Count the lines below that contain the word "step", and reply with only that number.

BEGIN

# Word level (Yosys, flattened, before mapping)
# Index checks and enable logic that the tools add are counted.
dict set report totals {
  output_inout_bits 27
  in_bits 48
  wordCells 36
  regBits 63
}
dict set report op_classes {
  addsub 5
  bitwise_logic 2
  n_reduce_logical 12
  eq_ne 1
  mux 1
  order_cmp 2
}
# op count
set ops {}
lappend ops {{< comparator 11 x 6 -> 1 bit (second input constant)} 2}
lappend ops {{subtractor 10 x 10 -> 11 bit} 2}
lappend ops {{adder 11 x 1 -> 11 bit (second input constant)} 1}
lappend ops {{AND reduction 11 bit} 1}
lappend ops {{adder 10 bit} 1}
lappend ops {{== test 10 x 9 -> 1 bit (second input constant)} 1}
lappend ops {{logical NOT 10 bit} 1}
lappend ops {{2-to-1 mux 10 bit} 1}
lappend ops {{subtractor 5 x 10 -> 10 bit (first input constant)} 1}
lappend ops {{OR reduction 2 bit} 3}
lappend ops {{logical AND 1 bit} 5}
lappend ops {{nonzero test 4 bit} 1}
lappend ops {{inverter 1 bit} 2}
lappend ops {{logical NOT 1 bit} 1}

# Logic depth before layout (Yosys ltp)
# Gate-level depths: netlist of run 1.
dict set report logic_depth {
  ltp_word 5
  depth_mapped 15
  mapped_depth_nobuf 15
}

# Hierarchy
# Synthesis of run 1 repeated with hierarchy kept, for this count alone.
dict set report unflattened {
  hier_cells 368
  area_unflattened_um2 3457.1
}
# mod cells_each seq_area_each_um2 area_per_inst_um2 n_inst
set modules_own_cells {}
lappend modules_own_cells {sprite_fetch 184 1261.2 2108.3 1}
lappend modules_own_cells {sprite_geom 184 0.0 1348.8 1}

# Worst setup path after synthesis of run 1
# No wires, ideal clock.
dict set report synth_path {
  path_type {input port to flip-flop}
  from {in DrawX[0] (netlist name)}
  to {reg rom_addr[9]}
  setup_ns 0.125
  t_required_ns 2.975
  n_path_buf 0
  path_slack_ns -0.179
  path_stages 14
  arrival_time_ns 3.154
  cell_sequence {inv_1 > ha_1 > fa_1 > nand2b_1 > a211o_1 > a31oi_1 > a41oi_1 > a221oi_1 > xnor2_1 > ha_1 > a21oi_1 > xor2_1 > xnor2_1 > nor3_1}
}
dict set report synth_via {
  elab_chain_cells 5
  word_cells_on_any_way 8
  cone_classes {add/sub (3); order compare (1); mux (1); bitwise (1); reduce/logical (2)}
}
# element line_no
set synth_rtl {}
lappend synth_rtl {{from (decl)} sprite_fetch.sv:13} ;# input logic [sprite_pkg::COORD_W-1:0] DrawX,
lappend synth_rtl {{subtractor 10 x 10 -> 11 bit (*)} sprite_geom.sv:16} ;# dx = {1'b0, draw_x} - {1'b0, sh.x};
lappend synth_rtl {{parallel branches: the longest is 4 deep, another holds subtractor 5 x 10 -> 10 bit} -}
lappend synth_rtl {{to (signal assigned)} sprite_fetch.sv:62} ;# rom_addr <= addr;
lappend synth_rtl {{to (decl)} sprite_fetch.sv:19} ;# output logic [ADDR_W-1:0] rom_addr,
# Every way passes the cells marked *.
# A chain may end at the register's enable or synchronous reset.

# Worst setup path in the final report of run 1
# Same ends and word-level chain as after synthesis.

END
BEGIN

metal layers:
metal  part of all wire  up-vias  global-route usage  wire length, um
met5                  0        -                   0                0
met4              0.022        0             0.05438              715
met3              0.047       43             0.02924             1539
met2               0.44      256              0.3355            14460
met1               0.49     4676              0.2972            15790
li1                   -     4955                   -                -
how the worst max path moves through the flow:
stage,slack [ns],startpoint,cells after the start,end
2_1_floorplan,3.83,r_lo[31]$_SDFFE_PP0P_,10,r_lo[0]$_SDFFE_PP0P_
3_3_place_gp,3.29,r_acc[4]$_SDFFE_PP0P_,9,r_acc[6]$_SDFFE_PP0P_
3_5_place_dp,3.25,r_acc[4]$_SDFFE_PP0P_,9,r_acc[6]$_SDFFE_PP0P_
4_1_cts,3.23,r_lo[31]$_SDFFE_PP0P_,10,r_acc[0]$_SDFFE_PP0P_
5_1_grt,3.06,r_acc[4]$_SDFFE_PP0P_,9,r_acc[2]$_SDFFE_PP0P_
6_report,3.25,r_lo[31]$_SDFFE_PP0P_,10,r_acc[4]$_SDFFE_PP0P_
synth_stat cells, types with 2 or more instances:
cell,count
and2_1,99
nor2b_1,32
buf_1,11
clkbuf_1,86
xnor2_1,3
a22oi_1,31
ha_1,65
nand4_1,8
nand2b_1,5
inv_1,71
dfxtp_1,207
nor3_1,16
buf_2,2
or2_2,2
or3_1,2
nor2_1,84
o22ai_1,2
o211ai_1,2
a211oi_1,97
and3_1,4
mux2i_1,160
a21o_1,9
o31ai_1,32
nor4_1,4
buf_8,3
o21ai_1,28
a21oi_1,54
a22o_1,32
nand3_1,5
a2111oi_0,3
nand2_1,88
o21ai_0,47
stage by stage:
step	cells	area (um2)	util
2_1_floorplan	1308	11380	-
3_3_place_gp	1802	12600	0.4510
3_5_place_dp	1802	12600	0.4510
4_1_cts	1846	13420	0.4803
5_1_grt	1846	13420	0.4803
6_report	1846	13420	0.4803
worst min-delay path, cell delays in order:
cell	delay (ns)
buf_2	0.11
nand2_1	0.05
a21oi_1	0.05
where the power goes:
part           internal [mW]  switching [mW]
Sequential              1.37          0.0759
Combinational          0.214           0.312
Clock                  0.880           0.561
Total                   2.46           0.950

END
BEGIN

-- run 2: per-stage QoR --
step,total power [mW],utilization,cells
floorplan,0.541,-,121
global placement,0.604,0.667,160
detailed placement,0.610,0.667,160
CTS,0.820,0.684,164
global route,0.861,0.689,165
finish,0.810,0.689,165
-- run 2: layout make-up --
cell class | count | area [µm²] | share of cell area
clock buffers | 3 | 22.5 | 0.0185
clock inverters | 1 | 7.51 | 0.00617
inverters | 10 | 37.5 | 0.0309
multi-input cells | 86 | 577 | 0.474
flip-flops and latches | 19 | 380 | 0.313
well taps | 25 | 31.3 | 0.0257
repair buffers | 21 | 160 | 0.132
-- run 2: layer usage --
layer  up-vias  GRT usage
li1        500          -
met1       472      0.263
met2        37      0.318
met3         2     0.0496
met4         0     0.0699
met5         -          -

END

__Finished task__. 2